Ilija Kolarić was a Serbian painter.

==Biography==
Ilija Kolarić was born in Novi Sad on January 27, 1926. He began his career as a painter at a military technical institute and then worked in the studios of Petar Lubarda, Milo Milunović, Đorđe Ilijić, and Anton Huiter. Later, he worked as a freelance artist. In his youth, he was trained to be a pilot. He held several exhibitions throughout the former Yugoslavia, as well as in other countries such as Moscow, Paris, Brussels, Warsaw, Munich, Philadelphia, and others. He spent over 50 years of his life married to his wife Ljubica, who outlived him. He left behind a personal legacy in the town of Mošorin. His works are included in many museums and private collections. He mainly painted landscapes, still lifes, and interiors, and his style is characterized by a realistic approach to the subject, with a particular attention to light and color. He died on December 3, 2004, in Novi Sad.

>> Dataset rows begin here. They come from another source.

`src/rtl/rxq_pkg.sv`:
```
package rxq_pkg;
  localparam int unsigned DEF_NUM_BUFS  = 5;
  localparam int unsigned DEF_MSG_BYTES = 15;
  localparam int unsigned DEF_DATA_W    = 8;

  typedef enum logic [1:0] {
    Q_HOLD = 2'b00,
    Q_PUSH = 2'b01,
    Q_POP  = 2'b10,
    Q_SWAP = 2'b11
  } q_op_e;
endpackage

```
`src/rtl/rxq_ctrl.sv`:
```
module rxq_ctrl
  import rxq_pkg::*;
#(
  parameter int unsigned NUM_BUFS  = DEF_NUM_BUFS,
  parameter int unsigned MSG_BYTES = DEF_MSG_BYTES,
  parameter int unsigned SLOT_W    = $clog2(NUM_BUFS),
  parameter int unsigned IDX_W     = $clog2(MSG_BYTES + 1)
) (
  input  logic              clk_i,
  input  logic              rst_ni,
  input  logic              we_i,
  input  logic              commit_i,
  input  logic              abort_i,
  input  logic              release_i,
  output logic [SLOT_W-1:0] wr_slot_o,
  output logic [IDX_W-1:0]  byte_idx_o,
  output logic              byte_en_o,
  output logic [SLOT_W-1:0] rd_slot_o,
  output logic              full_o,
  output logic              overrun_o
);
  localparam int unsigned CAP   = NUM_BUFS - 1;
  localparam int unsigned CNT_W = $clog2(NUM_BUFS + 1);

  function automatic logic [SLOT_W-1:0] bump(input logic [SLOT_W-1:0] p);
    return (p == SLOT_W'(NUM_BUFS - 1)) ? '0 : p + 1'b1;
  endfunction

  logic [CNT_W-1:0] cnt_q;
  logic             do_rel, do_commit, do_push, do_drop;
  q_op_e            op;

  assign do_rel    = release_i && (cnt_q != '0);
  assign do_commit = commit_i && !abort_i;
  // a release in the same cycle frees a slot, so the commit still fits
  assign do_push   = do_commit && ((cnt_q < CNT_W'(CAP)) || do_rel);
  assign do_drop   = do_commit && !do_push;
  assign op        = q_op_e'({do_rel, do_push});
  assign byte_en_o = we_i && (byte_idx_o < IDX_W'(MSG_BYTES));
  assign full_o    = (cnt_q != '0);

  always_ff @(posedge clk_i or negedge rst_ni) begin
    if (!rst_ni) begin
      cnt_q      <= '0;
      wr_slot_o  <= '0;
      rd_slot_o  <= '0;
      byte_idx_o <= '0;
      overrun_o  <= 1'b0;
    end else begin
      if (commit_i || abort_i) byte_idx_o <= '0;
      else if (byte_en_o)      byte_idx_o <= byte_idx_o + 1'b1;
      if (do_push) wr_slot_o <= bump(wr_slot_o);
      if (do_rel)  rd_slot_o <= bump(rd_slot_o);
      unique case (op)
        Q_PUSH:  cnt_q <= cnt_q + 1'b1;
        Q_POP:   cnt_q <= cnt_q - 1'b1;
        default: cnt_q <= cnt_q;
      endcase
      if (do_drop) overrun_o <= 1'b1;
    end
  end

  AST_CNT_BOUND: assert property (@(posedge clk_i) disable iff (!rst_ni)
    cnt_q <= CNT_W'(CAP));
  AST_DROP_HOLDS: assert property (@(posedge clk_i) disable iff (!rst_ni)
    (commit_i && !abort_i && !release_i && cnt_q == CNT_W'(CAP))
      |=> ($stable(cnt_q) && $stable(wr_slot_o) && overrun_o));
  AST_OVR_STICKY: assert property (@(posedge clk_i) disable iff (!rst_ni)
    overrun_o |=> overrun_o);
  AST_ABORT_DISCARD: assert property (@(posedge clk_i) disable iff (!rst_ni)
    abort_i |=> (byte_idx_o == '0 && $stable(wr_slot_o) && $stable(cnt_q)));
  AST_SWAP_COUNT: assert property (@(posedge clk_i) disable iff (!rst_ni)
    (commit_i && !abort_i && release_i && full_o) |=> $stable(cnt_q));
  AST_IDX_SAT: assert property (@(posedge clk_i) disable iff (!rst_ni)
    byte_idx_o <= IDX_W'(MSG_BYTES));
  AST_REL_EMPTY: assert property (@(posedge clk_i) disable iff (!rst_ni)
    (release_i && !full_o) |=> $stable(rd_slot_o));
endmodule

```
`src/rtl/rxq_bank.sv`:
```
module rxq_bank
  import rxq_pkg::*;
#(
  parameter int unsigned NUM_BUFS  = DEF_NUM_BUFS,
  parameter int unsigned MSG_BYTES = DEF_MSG_BYTES,
  parameter int unsigned DATA_W    = DEF_DATA_W,
  parameter int unsigned SLOT_W    = $clog2(NUM_BUFS),
  parameter int unsigned IDX_W     = $clog2(MSG_BYTES + 1),
  parameter int unsigned ADDR_W    = $clog2(MSG_BYTES)
) (
  input  logic              clk_i,
  input  logic              we_i,
  input  logic [SLOT_W-1:0] wr_slot_i,
  input  logic [IDX_W-1:0]  wr_idx_i,
  input  logic [DATA_W-1:0] wdata_i,
  input  logic              rd_en_i,
  input  logic [SLOT_W-1:0] rd_slot_i,
  input  logic [ADDR_W-1:0] rd_addr_i,
  output logic [DATA_W-1:0] rdata_o
);
  logic [DATA_W-1:0] slot_rd [NUM_BUFS];
  logic              addr_ok;

  assign addr_ok = (32'(rd_addr_i) < MSG_BYTES);

  for (genvar s = 0; s < NUM_BUFS; s++) begin : g_slot
    logic [DATA_W-1:0] cells [MSG_BYTES];
    always_ff @(posedge clk_i) begin
      if (we_i && wr_slot_i == SLOT_W'(s))
        cells[wr_idx_i[ADDR_W-1:0]] <= wdata_i;
    end
    assign slot_rd[s] = addr_ok ? cells[rd_addr_i] : '0;
  end

  assign rdata_o = (rd_en_i && addr_ok) ? slot_rd[rd_slot_i] : '0;
endmodule

```
`src/rtl/rx_msg_queue.sv`:
```
module rx_msg_queue
  import rxq_pkg::*;
#(
  parameter int unsigned NUM_BUFS  = DEF_NUM_BUFS,
  parameter int unsigned MSG_BYTES = DEF_MSG_BYTES,
  parameter int unsigned DATA_W    = DEF_DATA_W
) (
  input  logic                         clk_i,
  input  logic                         rst_ni,
  input  logic                         rx_we_i,
  input  logic [DATA_W-1:0]            rx_wdata_i,
  input  logic                         rx_commit_i,
  input  logic                         rx_abort_i,
  input  logic [$clog2(MSG_BYTES)-1:0] host_addr_i,
  output logic [DATA_W-1:0]            host_rdata_o,
  input  logic                         host_clr_i,
  output logic                         rx_full_o,
  output logic                         overrun_o
);
  localparam int unsigned SLOT_W = $clog2(NUM_BUFS);
  localparam int unsigned IDX_W  = $clog2(MSG_BYTES + 1);
  localparam int unsigned ADDR_W = $clog2(MSG_BYTES);

  logic [SLOT_W-1:0] wr_slot, rd_slot;
  logic [IDX_W-1:0]  byte_idx;
  logic              byte_en;

  rxq_ctrl #(
    .NUM_BUFS(NUM_BUFS), .MSG_BYTES(MSG_BYTES), .SLOT_W(SLOT_W), .IDX_W(IDX_W)
  ) u_ctrl (
    .clk_i     (clk_i),
    .rst_ni    (rst_ni),
    .we_i      (rx_we_i),
    .commit_i  (rx_commit_i),
    .abort_i   (rx_abort_i),
    .release_i (host_clr_i),
    .wr_slot_o (wr_slot),
    .byte_idx_o(byte_idx),
    .byte_en_o (byte_en),
    .rd_slot_o (rd_slot),
    .full_o    (rx_full_o),
    .overrun_o (overrun_o)
  );

  rxq_bank #(
    .NUM_BUFS(NUM_BUFS), .MSG_BYTES(MSG_BYTES), .DATA_W(DATA_W),
    .SLOT_W(SLOT_W), .IDX_W(IDX_W), .ADDR_W(ADDR_W)
  ) u_bank (
    .clk_i    (clk_i),
    .we_i     (byte_en),
    .wr_slot_i(wr_slot),
    .wr_idx_i (byte_idx),
    .wdata_i  (rx_wdata_i),
    .rd_en_i  (rx_full_o),
    .rd_slot_i(rd_slot),
    .rd_addr_i(host_addr_i),
    .rdata_o  (host_rdata_o)
  );

  AST_FILL_NOT_HOST: assert property (@(posedge clk_i) disable iff (!rst_ni)
    (byte_en && rx_full_o) |-> (wr_slot != rd_slot));
  AST_EMPTY_READS_ZERO: assert property (@(posedge clk_i) disable iff (!rst_ni)
    !rx_full_o |-> (host_rdata_o == '0));
  AST_FILL_HOLDS_HOST: assert property (@(posedge clk_i) disable iff (!rst_ni)
    (rx_we_i && !rx_commit_i && !rx_abort_i && !host_clr_i) |=> $stable(rd_slot));
endmodule

```
`config.mk`:
```
export PLATFORM = sky130hd
export DESIGN_NAME = rx_msg_queue
export DESIGN_NICKNAME = d
export VERILOG_FILES = /design/src/rtl/rxq_pkg.sv /design/src/rtl/rxq_ctrl.sv /design/src/rtl/rxq_bank.sv /design/src/rtl/rx_msg_queue.sv
export SDC_FILE = /design/constraint.sdc
export NUM_CORES = 1
export LEC_CHECK = 0
export CORE_MARGIN = 2
export CORE_UTILIZATION = 50
export DETAILED_ROUTE_END_ITERATION = 8
export DONT_BUFFER_PORTS = 1
export HOLD_SLACK_MARGIN = 0.15
export PLACE_DENSITY = 0.67
export REMOVE_ABC_BUFFERS = 1
export SYNTH_ARGS = -nofsm -noshare
export SYNTH_HDL_FRONTEND = slang
export SYNTH_SLANG_ARGS = --single-unit
```
`constraint.sdc`:
```
create_clock -name clk_i -period 2.7 [get_ports clk_i]
set_input_delay 0.135 -clock clk_i [delete_from_list [all_inputs] [get_ports clk_i]]
set_output_delay 0.135 -clock clk_i [all_outputs]
set_load 0.02 [all_outputs]
```
==> reports/metrics.json, run 1 <==
{
  "status": {
    "outcome": "finished with violations",
    "failed_checks": "setup timing"
  },
  "yosys": {
    "ys_top_cells_by_area": "sky130_fd_sc_hd__edfxtp_1 74%, sky130_fd_sc_hd__mux4_2 10%, sky130_fd_sc_hd__mux2i_1 2.7%",
    "synthesis.area_um2": 24460,
    "synthArstFlopShare": 0.02280,
    "syn_area_per_cell_um2": 18.92,
    "yosys_top_cell_area_share": 0.7365,
    "post_synth_inst_count": 1293,
    "biggest_area_consumer_among_synthesized_cells": "sky130_fd_sc_hd__edfxtp_1",
    "count_of_flip_flops_with_a_built_in_enable_after_synthesis": 600,
    "ys.warnings.count": 0,
    "seq_area_frac_synth": 0.7508,
    "ys_dominant_reg_cell": "sky130_fd_sc_hd__edfxtp_1",
    "synth.lib_cells_used.distinct": 56,
    "synth.ff_latch_count": 614
  },
  "critical_path": {
    "r2r-start": "u_ctrl.byte_idx_o[0]",
    "critical_path_peak_fanout": 1,
    "regToRegEndpoint": "u_bank.g_slot[0].cells[0][3]",
    "cp_cell_sequence": "mux4_2 > mux4_2 > o21ai_2 > o211ai_1 > buf_4",
    "setup.worst_path.start_class": "flop",
    "setup.reg_to_reg.worst_slack_ns": 0.29,
    "timing.reg2reg.worst_path_depth": 6,
    "critical_path.max_stage_delay_ns": 0.53,
    "timing.setup.critical_path_class": "reg2out",
    "worstSetupEndpointType": "output pin",
    "timing.critical_path.slowest_stage_cell": "sky130_fd_sc_hd__mux4_2",
    "crit_top_cell": "sky130_fd_sc_hd__mux4_2",
    "critPathRequiredTime_ns": 2.57,
    "arrival_time_of_the_worst_setup_path_ns": 2.66
  },
  "placement": {
    "placed_cell_area_um2": 25570,
    "detailed_place_hpwl_mm": 34.08,
    "placedCellCount": 1948,
    "placer_s_final_routability_congestion_estimate": 0.9155,
    "io_buffers": 0
  },
  "clock_tree": {
    "cts.reportedPaths.clkPinSlew_ns": 0.06,
    "clkSinkCount": 614,
    "cts_tree": "done",
    "cts_inserted_buffers": 59,
    "clock_path_buffers": 3,
    "cts_setup_buffers": 0,
    "cts-htree-levels": 2,
    "clk_latency_ns": 0.62,
    "cts_root_buffer": "sky130_fd_sc_hd__clkbuf_16"
  },
  "finish": {
    "final_cell_area_um2": 28100,
    "area_delta_synth_final_pct": 14.87,
    "regArea_um2": 18370,
    "multi_input_area_um2": 5823,
    "fin_nets": 1441,
    "drive_gt1_frac": 0.2435,
    "filler_cell_count": 3602,
    "final-instance-count-excl-fill": 2081
  },
  "worst_hold_path": {
    "worstHoldEndpoint": "u_ctrl.byte_idx_o[2]",
    "holdCritPathClass": "in2reg",
    "worst_hold_path.num_cells": 2,
    "hold_path.startpoint": "rx_commit_i"
  },
  "sta": {
    "tightest_slew_ns": 0.7510,
    "final.setup_skew_ns": 0.01255,
    "finalSetupViolations": 3,
    "period_needed_ns": 2.795,
    "slew_headroom": 0.4977,
    "finalCritPeriodShare": 1.035,
    "unrepaired_setup_endpoints_after_global_routing": "true",
    "max_clock_freq_mhz": 357.7,
    "final.setup.tns_ns": -0.1801,
    "final-hold-violation-count": 0,
    "finalMaxSlewViolations": 0,
    "setup_slack_ns": -0.09549
  },
  "power_and_ir_drop": {
    "p_leak_nw": 9.215,
    "worst_vdd_rail_ir_drop_mv": 0.5212,
    "netSwitchingPower_w": 0.005148,
    "power.switching_fraction": 0.2397,
    "power.internal_w": 0.01633,
    "power_density_nw_per_um2": 764.2,
    "pwr-share-clk": 0.385,
    "comb_power_share": 0.114,
    "fin_total_pwr_w": 0.02148,
    "proportion_of_power_drawn_by_flip_flops_and_latches": 0.500
  },
  "detailed_routing": {
    "via_per_inst": 6.135,
    "drtIter0Drc": 1642,
    "detailroute.via_count": 12770,
    "routed_wl_mm": 57.89,
    "ant_nets": 0,
    "routedWlPerCell_um": 27.82,
    "final_routed_drc_violation_total": 0,
    "detail_route.first_pass.iterations": 5
  },
  "grt": {
    "initial_antenna_violation_count": 1,
    "global_route.usage.total": 0.2351,
    "grt_pass1_vias": 12900,
    "grt_max_degree": 173,
    "total_overflow_reported_by_the_global_router": 0,
    "grt_pass1_wl_mm": 85.66
  },
  "floorplan": {
    "die_width_um": 225.2,
    "die_height_um": 225.2,
    "fp.coreArea_um2": 48650,
    "die_outline_area_um2": 50710,
    "std_cell_rows": 81,
    "start_util": 0.5029,
    "io-pin-count": 28
  },
  "run": {
    "maxCapViolations": 0
  }
}
-- synthesized netlist by cell type, types with 8 or more instances --
cell type                  instances
sky130_fd_sc_hd__a21oi_1          22
sky130_fd_sc_hd__edfxtp_1        600
sky130_fd_sc_hd__mux4_2          111
sky130_fd_sc_hd__nand2_1          83
sky130_fd_sc_hd__o211ai_1          9
sky130_fd_sc_hd__a31oi_1          11
sky130_fd_sc_hd__nor2b_1           8
sky130_fd_sc_hd__o21ai_0          49
sky130_fd_sc_hd__nor3_1           11
sky130_fd_sc_hd__buf_6            12
sky130_fd_sc_hd__mux4_1            9
sky130_fd_sc_hd__o22ai_1          13
sky130_fd_sc_hd__nand3_1          18
sky130_fd_sc_hd__a22oi_1           8
sky130_fd_sc_hd__buf_2            18
sky130_fd_sc_hd__mux2i_1          65
sky130_fd_sc_hd__inv_1            15
sky130_fd_sc_hd__dfrtp_1          14
sky130_fd_sc_hd__nor2_1           98
sky130_fd_sc_hd__clkbuf_1         22
sky130_fd_sc_hd__ha_1             12
-- flip-flops by register name, indices dropped and copies added (netlist names) --
signal	flops
u_ctrl.byte_idx_o	4
u_ctrl.wr_slot_o	3
u_ctrl.overrun_o	1
u_ctrl.cnt_q	3
u_bank.g_slot.cells	600
u_ctrl.rd_slot_o	3
-- cell families after synthesis --
group | after synthesis | share of synthesized area
DFF | 614 | 0.7508
muxes | 191 | 0.1412
and+or+nand+nor | 241 | 0.04194
adders and majority gates | 13 | 0.006956
AOI/OAI and AO/OA | 146 | 0.03724
buffers and inverters | 83 | 0.02005
xor gates and xnor gates | 5 | 0.001790
-- placed cells by master, fill, tap and decap left out, types with 14 or more instances in the layout --
master | synthesis | routed
sky130_fd_sc_hd__inv_1 | 15 | 15
sky130_fd_sc_hd__nor2_1 | 98 | 95
sky130_fd_sc_hd__dfrtp_1 | 14 | 14
sky130_fd_sc_hd__o21ai_0 | 49 | 47
sky130_fd_sc_hd__mux2i_1 | 65 | 63
sky130_fd_sc_hd__a21oi_1 | 22 | 21
sky130_fd_sc_hd__edfxtp_1 | 600 | 600
sky130_fd_sc_hd__dlygate4sd3_1 | 0 | 16
sky130_fd_sc_hd__nand3_1 | 18 | 14
sky130_fd_sc_hd__clkbuf_16 | 0 | 59
sky130_fd_sc_hd__buf_4 | 3 | 95
sky130_fd_sc_hd__nand2_1 | 83 | 83
sky130_fd_sc_hd__mux4_2 | 111 | 114
-- critical path, delay by kind of cell (launching register included) --
family / cells / cell delay (ns)
buffers and inverters: 1 / 0.24
flip-flops: 1 / 0.38
AO/OA/AOI/OAI: 2 / 0.38
multiplexers: 2 / 1.04
-- worst max-delay path by stage --
stage | end | startpoint | slack, ns
2_1_floorplan | u_bank.g_slot[2].cells[11][0] | u_ctrl.byte_idx_o[0] | 0.40
3_3_place_gp | host_rdata_o[3] | u_bank.g_slot[4].cells[12][3] | 0.13
3_5_place_dp | host_rdata_o[3] | u_bank.g_slot[4].cells[12][3] | 0.1
4_1_cts | host_rdata_o[3] | u_bank.g_slot[1].cells[11][3] | -0.08
5_1_grt | host_rdata_o[6] | u_bank.g_slot[1].cells[4][6] | -0.13
6_report | host_rdata_o[6] | u_bank.g_slot[4].cells[4][6] | -0.1
-- stage by stage --
| stage | util | setup WS [ns] | hold WS, ns |
|---|---|---|---|
| 3_5_place_dp | 0.5256 | 0.09980 | -0.1591 |
| 4_1_cts | 0.5765 | -0.08180 | 0.2822 |
| 3_3_place_gp | 0.5256 | 0.1344 | -0.1592 |
| 2_1_floorplan | - | 0.3957 | -0.1606 |
| 5_1_grt | 0.5777 | -0.1263 | 0.3231 |
| 6_report | 0.5777 | -0.09549 | 0.3262 |
-- what timing repair did --
item	CTS	global route
endpoints found under the setup margin	8	8
gates resized for setup	42	11
gates cloned	0	0
hold buffers	24	0
hold endpoints to repair	627	0
pin swaps	11	6
-- power groups by stage --
stage,logic [W],registers [W],clock network (W)
after detailed placement,0.00199,0.0109,0
after CTS,0.00238,0.0107,0.00840
after global routing,0.00258,0.0108,0.00874
after global placement,0.00197,0.0109,0
final,0.00245,0.0107,0.00828
after floorplan,0.00117,0.0109,0
-- metal layers --
layer  wire length (µm)  vias up  track usage
li1                   -     5445            -
met1              23250     6563       0.3316
met2              27300      617       0.3650
met3               5013      142      0.04641
met4               2330        0      0.09421
met5                  0        -            0
-- area by class of cell --
cell class                 instances  share of cell area
clock buffer                      72             0.05427
multi-input combinational        596              0.2072
inverter                          17            0.002271
antenna                            1          0.00008905
timing repair buffer             122             0.04043
tap                              622             0.02769
sequential                       614              0.6536
clock inverter                    37             0.01443
(Power assumes the default switching activity.)
==> run 2: changes to the inputs <==
- CORE_ASPECT_RATIO: unset -> 0.7
- PLACE_DENSITY: 0.67 -> 0.61
==> run 2 against run 1 <==
The flow now finishes without violations; total power shrank 2.6%; sequential share of layout area grew 0.50 points; sequential power is essentially flat; global-route usage is 0.22 points lower; combinational power decreased by 9.8%; setup slack better by 0.11 ns; flip-flop and latch count is the same; critical path type unchanged; critical endpoint unchanged; largest power group unchanged.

==Style and genre inclinations==
Ilija Kolarić's paintings are dominated by pastoral motifs and attempts to convey the role of the atmosphere in different ways. His main inspiration was the Vojvodina landscape, which he returned to throughout his life. From an early age, and particularly during his youth, he was interested in oriental themes (Baghdad's Lullaby), and especially in oriental rugs. During his pilot career, Kolarić begins to deal with the theme of aviation, which will later often take an important place in his work (Icarus).

In Kolarić's works, the technique of sfumato is the dominating one, in which critics often compared him to Flemish masters.

==Contribution==
===Notable paintings and cycles===

- "Baghdad's Lullaby"
- "Icarus"
- "Silence"
- Cycle "Man and Space"
- Cycle "Amazon Women"

===Documentary films about Kolarić===

- "All Kolarić's Loves" (1992)
- "Dancing in the Frame" (2001).

==See also==
- Petar Lubarda
- Milo Milunović

==Notes==
Various sources on the internet incorrectly state that Kolarić passed away in 2003.